Cuando llegó fiero aquel presidente de un país extranjero, al otro lado del océano, se arrojó al ruedo lleno de las razones que le dieron algunos compañeros hispánicos, denunciando a la mujer del césar. Al poco salieron noticias protestando y la Guardia Civil declaraba que los indicios de ese presunto tráfico de influencias no eran válidas pruebas... Mientras, el gallinero político se alteraba, picoteándose unos a otros, como suele suceder sobre todo en el corral parlamentario, lleno de orgullosos gallos, hembras, hermafroditas o machos, antes de las elecciones.

Las investigaciones siguen, pero parece que esa gran tormenta por el momento amaina. Sin embargo, el fondo continúa. Algunos suelen recoger el viejo lema de que la mujer del césar no solo ha de ser honrada, sino parecerlo. Eso puede ser correcto en cuanto a los responsables de los pueblos, pues deberían ser modelos de conducta o, al menos, no escandalizar por indecencias si quieren ser respetados.

Sin embargo, la suciedad de los gallineros políticos es proverbial, y si bien ahora no vemos altos vuelos, pues no parece que haya águilas entre ellos, sí observamos que hay mucho, mucho excremento que salpica a unos u otros en sus movimientos. Por eso, el presidente de Argentina, rudo, se lanzó en modo bruto a calumniar a la señora de quien gobierna España. Si no hay una sentencia, condenar antes de juzgar parece grave indecencia. ¿Será o no será? La inmensa mayoría no los sabemos, pero no se debe condenar. La política, desde inmemoriales tiempos, vive entre mentiras y calumnias que se arrojan sobre los contrincantes, como sucias piedras. Mientras no se demuestre, hay que presumir la inocencia de cualquiera, porque si no, el mundo sería un caos de condenas precipitadas, un infierno que sin motivos se desencadena con anticipadas, injustas penas.

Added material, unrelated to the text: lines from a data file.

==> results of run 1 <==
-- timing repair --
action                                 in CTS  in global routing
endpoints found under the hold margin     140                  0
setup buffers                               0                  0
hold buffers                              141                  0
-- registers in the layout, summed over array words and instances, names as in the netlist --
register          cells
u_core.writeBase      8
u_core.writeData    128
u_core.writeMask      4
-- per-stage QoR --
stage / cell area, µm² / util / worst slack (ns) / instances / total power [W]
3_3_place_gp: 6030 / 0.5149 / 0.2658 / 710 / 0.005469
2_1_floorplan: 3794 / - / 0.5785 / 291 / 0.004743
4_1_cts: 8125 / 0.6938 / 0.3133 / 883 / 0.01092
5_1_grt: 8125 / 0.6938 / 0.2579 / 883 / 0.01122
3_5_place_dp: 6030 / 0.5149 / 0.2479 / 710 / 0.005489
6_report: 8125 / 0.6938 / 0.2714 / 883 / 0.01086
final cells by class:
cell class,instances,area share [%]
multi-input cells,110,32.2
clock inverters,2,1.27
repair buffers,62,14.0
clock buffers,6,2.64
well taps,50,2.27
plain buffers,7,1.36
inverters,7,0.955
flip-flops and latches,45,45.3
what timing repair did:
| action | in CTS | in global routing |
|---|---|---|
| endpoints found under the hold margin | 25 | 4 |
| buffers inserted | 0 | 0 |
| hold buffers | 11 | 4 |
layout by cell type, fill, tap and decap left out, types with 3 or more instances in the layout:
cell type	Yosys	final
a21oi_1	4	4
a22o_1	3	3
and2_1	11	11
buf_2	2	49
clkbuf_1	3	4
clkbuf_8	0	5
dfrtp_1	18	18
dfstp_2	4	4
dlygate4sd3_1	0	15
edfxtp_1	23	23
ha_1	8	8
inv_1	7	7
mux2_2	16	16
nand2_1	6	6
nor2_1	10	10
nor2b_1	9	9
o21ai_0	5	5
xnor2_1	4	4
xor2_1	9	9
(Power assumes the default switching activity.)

Ahora bien, cuando se escucha en las radios del extranjero que un país entero, por un ataque a la primera dama presidencial, está dispuesto a cortar relaciones diplomáticas, a que todo tiemble por un exabrupto, uno piensa en los antiguos tiempos en que un rey, por sentirse insultado, tal vez por medio de un familiar acosado por las potencias extranjeras, emprendía una guerra y se creía justificado para enviar a cientos o miles de personas a la muerte, la destrucción o la miseria. Que proteste Sánchez por las ofensas a su mujer es natural, pero que ponga en riesgo las relaciones entre dos países de millones de personas, el comercio y trabajo de tantísimas jornadas de esfuerzo, no es proporcional al enredo. El orgullo personal no ha de coincidir con el de las naciones. Aunque tuviera razón, ha de prevalecer el interés de la comunidad, pues el poder lo recibe de ese conjunto, que temporalmente lo cede para el bien común, aunque parezca raro que nuestros gobernantes entiendan esto.